What happens when ligaments tear?
When movement or forces exceed the limits of a ligament’s strength it can become strained or torn. This can happen during sports and from accidents in daily life as well as wear and tear. The degree of damage to the structure can be classified from grade one to grade three. Grade one refers to mild injuries where a few of the fibres that make up the ligament are torn. Grade two indicates a moderate injury, for example a partial tear of the whole structure.

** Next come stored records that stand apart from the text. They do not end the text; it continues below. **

Source: an optimization exercise on an open RTL-to-GDS flow (aim: small area). Production flows keep margins and buffers that such runs may drop.
Only simulation tests tie the RTL to the original design; equivalence was not proved.

==> run Y: inputs <==
## waveform_generator_v5
module waveform_generator_v5 #(
    parameter integer DATA_WIDTH    = 16,
    parameter integer IDX_W         = 5,
    parameter integer GAIN_W        = 8,
    parameter integer LUT_ADDR_W    = 6,
    parameter integer PHASE_W       = 16,
    parameter integer STARTUP_DELAY = 0
)(
    input  wire                   clk,
    input  wire                   rst_n,
    input  wire [31:0]            s_axis_tdata,
    input  wire                   s_axis_tvalid,
    output wire                   s_axis_tready,
    output wire                   active_bank_o,
    output wire [31:0]            m_axis_tdata,
    output wire                   m_axis_tvalid,
    input  wire                   m_axis_tready
);
==> module waveform_generator_v5, before the edit <==
module waveform_generator_v5 #(
    parameter integer DATA_WIDTH    = 16,
    parameter integer IDX_W         = 5,
    parameter integer GAIN_W        = 8,
    parameter integer LUT_ADDR_W    = 6,
    parameter integer PHASE_W       = 16,
    parameter integer STARTUP_DELAY = 0
)(
    input  wire                   clk,
    input  wire                   rst_n,
    input  wire [31:0]            s_axis_tdata,
    input  wire                   s_axis_tvalid,
    output wire                   s_axis_tready,
    output wire                   active_bank_o,
    output wire [31:0]            m_axis_tdata,
    output wire                   m_axis_tvalid,
    input  wire                   m_axis_tready
);
    assign s_axis_tready = 1'b1;
    wire [3:0] cmd = s_axis_tdata[31:28];
    reg we_idx, we_gain, cpend, safe;
    reg        wch;
    reg [2:0]  wtone;
    reg [7:0]  wdata;
    always @(posedge clk or negedge rst_n) begin
        if (!rst_n) begin
            we_idx <= 1'b0; we_gain <= 1'b0; cpend <= 1'b0; safe <= 1'b1;
        end else begin
            we_idx  <= s_axis_tvalid && (cmd == 4'h1);
            we_gain <= s_axis_tvalid && (cmd == 4'h2);
            cpend   <= s_axis_tvalid && (cmd == 4'hF) && safe;
            if (s_axis_tvalid && (cmd == 4'hC)) safe <= s_axis_tdata[0];
        end
    end
    always @(posedge clk) begin
        wch   <= s_axis_tdata[27];
        wtone <= s_axis_tdata[26:24];
        wdata <= s_axis_tdata[7:0];
    end
    reg act, pa;
    always @(posedge clk or negedge rst_n) begin
        if (!rst_n) begin act <= 1'b0; pa <= 1'b0; end
        else begin act <= act ^ cpend; pa <= act; end
    end
    assign active_bank_o = act;
    wire swap = act ^ pa;
    reg  [2:0] wcnt;
    wire ov = (wcnt == 3'd5);
    reg  vld0, vld1;
    wire cl = ~ov | ~vld1;
    always @(posedge clk or negedge rst_n) begin
        if (!rst_n) wcnt <= 3'd0;
        else if (!ov) wcnt <= wcnt + 3'd1;
    end
    wire [15:0] chsum [0:1];
    genvar c, t;
    generate
        for (c = 0; c < 2; c = c + 1) begin : CH
            wire [47:0] av;
            wire [63:0] gv;
            for (t = 0; t < 8; t = t + 1) begin : TN
                reg [4:0] ci, oi;
                reg [7:0] cg, og;
                wire wsel = (wch == c) && (wtone == t);
                always @(posedge clk or negedge rst_n) begin
                    if (!rst_n) begin
                        ci <= 5'd0; oi <= 5'd0; cg <= 8'd0; og <= 8'd0;
                    end else begin
                        ci <= swap ? oi : ci;
                        cg <= swap ? og : cg;
                        oi <= (we_idx  && wsel) ? wdata[4:0] : (swap ? ci : oi);
                        og <= (we_gain && wsel) ? wdata      : (swap ? cg : og);
                    end
                end
                reg  [15:0] ph;
                wire [15:0] phn;
                awg_phase u_ph (.ph(ph), .ix(ci & {5{cl}}), .phn(phn));
                always @(posedge clk or negedge rst_n) begin
                    if (!rst_n) ph <= 16'd0;
                    else ph <= phn;
                end
                wire [4:0] x = ph[14:10];
                reg  [5:0] a;
                always @(posedge clk) a <= {ph[15], x[4] ? (5'd16 - {1'b0, x[3:0]}) : x};
                assign av[6*t +: 6] = a;
                assign gv[8*t +: 8] = cg;
            end
            awg_chsum u_sum (.a(av), .g(gv), .y(chsum[c]));
        end
    endgenerate
    reg [31:0] d1, d2, d3, d4, d5;
    always @(posedge clk) begin
        if (cl) begin
            d1 <= {chsum[0], chsum[1]};
            d2 <= d1; d3 <= d2; d4 <= d3; d5 <= d4;
        end
    end
    reg [31:0] dat0, dat1;
    wire push = ov & ~vld1;
    wire pop  = vld0 & m_axis_tready;
    always @(posedge clk or negedge rst_n) begin
        if (!rst_n) begin
            vld0 <= 1'b0; vld1 <= 1'b0;
        end else begin
            if (pop) begin
                if (vld1) begin vld0 <= 1'b1; vld1 <= 1'b0; end
                else vld0 <= 1'b0;
            end
            if (push) begin
                if (!vld0 || pop) vld0 <= 1'b1;
                else vld1 <= 1'b1;
            end
        end
    end
    always @(posedge clk) begin
        if (pop && vld1) dat0 <= dat1;
        if (push && (!vld0 || pop)) dat0 <= d5;
        if (push && vld0 && !pop) dat1 <= d5;
    end
    assign m_axis_tdata  = dat0;
    assign m_axis_tvalid = vld0;
endmodule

A grade three, or severe, injury is a full tear or rupture of the structure.
As joints are supported by groups of ligaments it is possible to damage more than one at once.
Symptoms of torn ligaments
The most common symptoms of a torn ligament are pain, sound, swelling, weakness and instability.
- Pain: Pain can be sudden and range in its severity.
- Sound: You may hear a pop, snap or tear. However, this can sometimes be confused with a normal joint click.
- Swelling: Swelling, inflammation and bruising are typical, especially in the first 72 hours. This phase is known as the ‘acute phase’ when inflammation and pain are at their worst.
- Weakness/instability: The area surrounding the ligament damage can feel ‘loose’. You may experience some pain or apprehension when transferring weight through the joint.
- Tenderness: Localised tenderness to touch can also be a sign of injury.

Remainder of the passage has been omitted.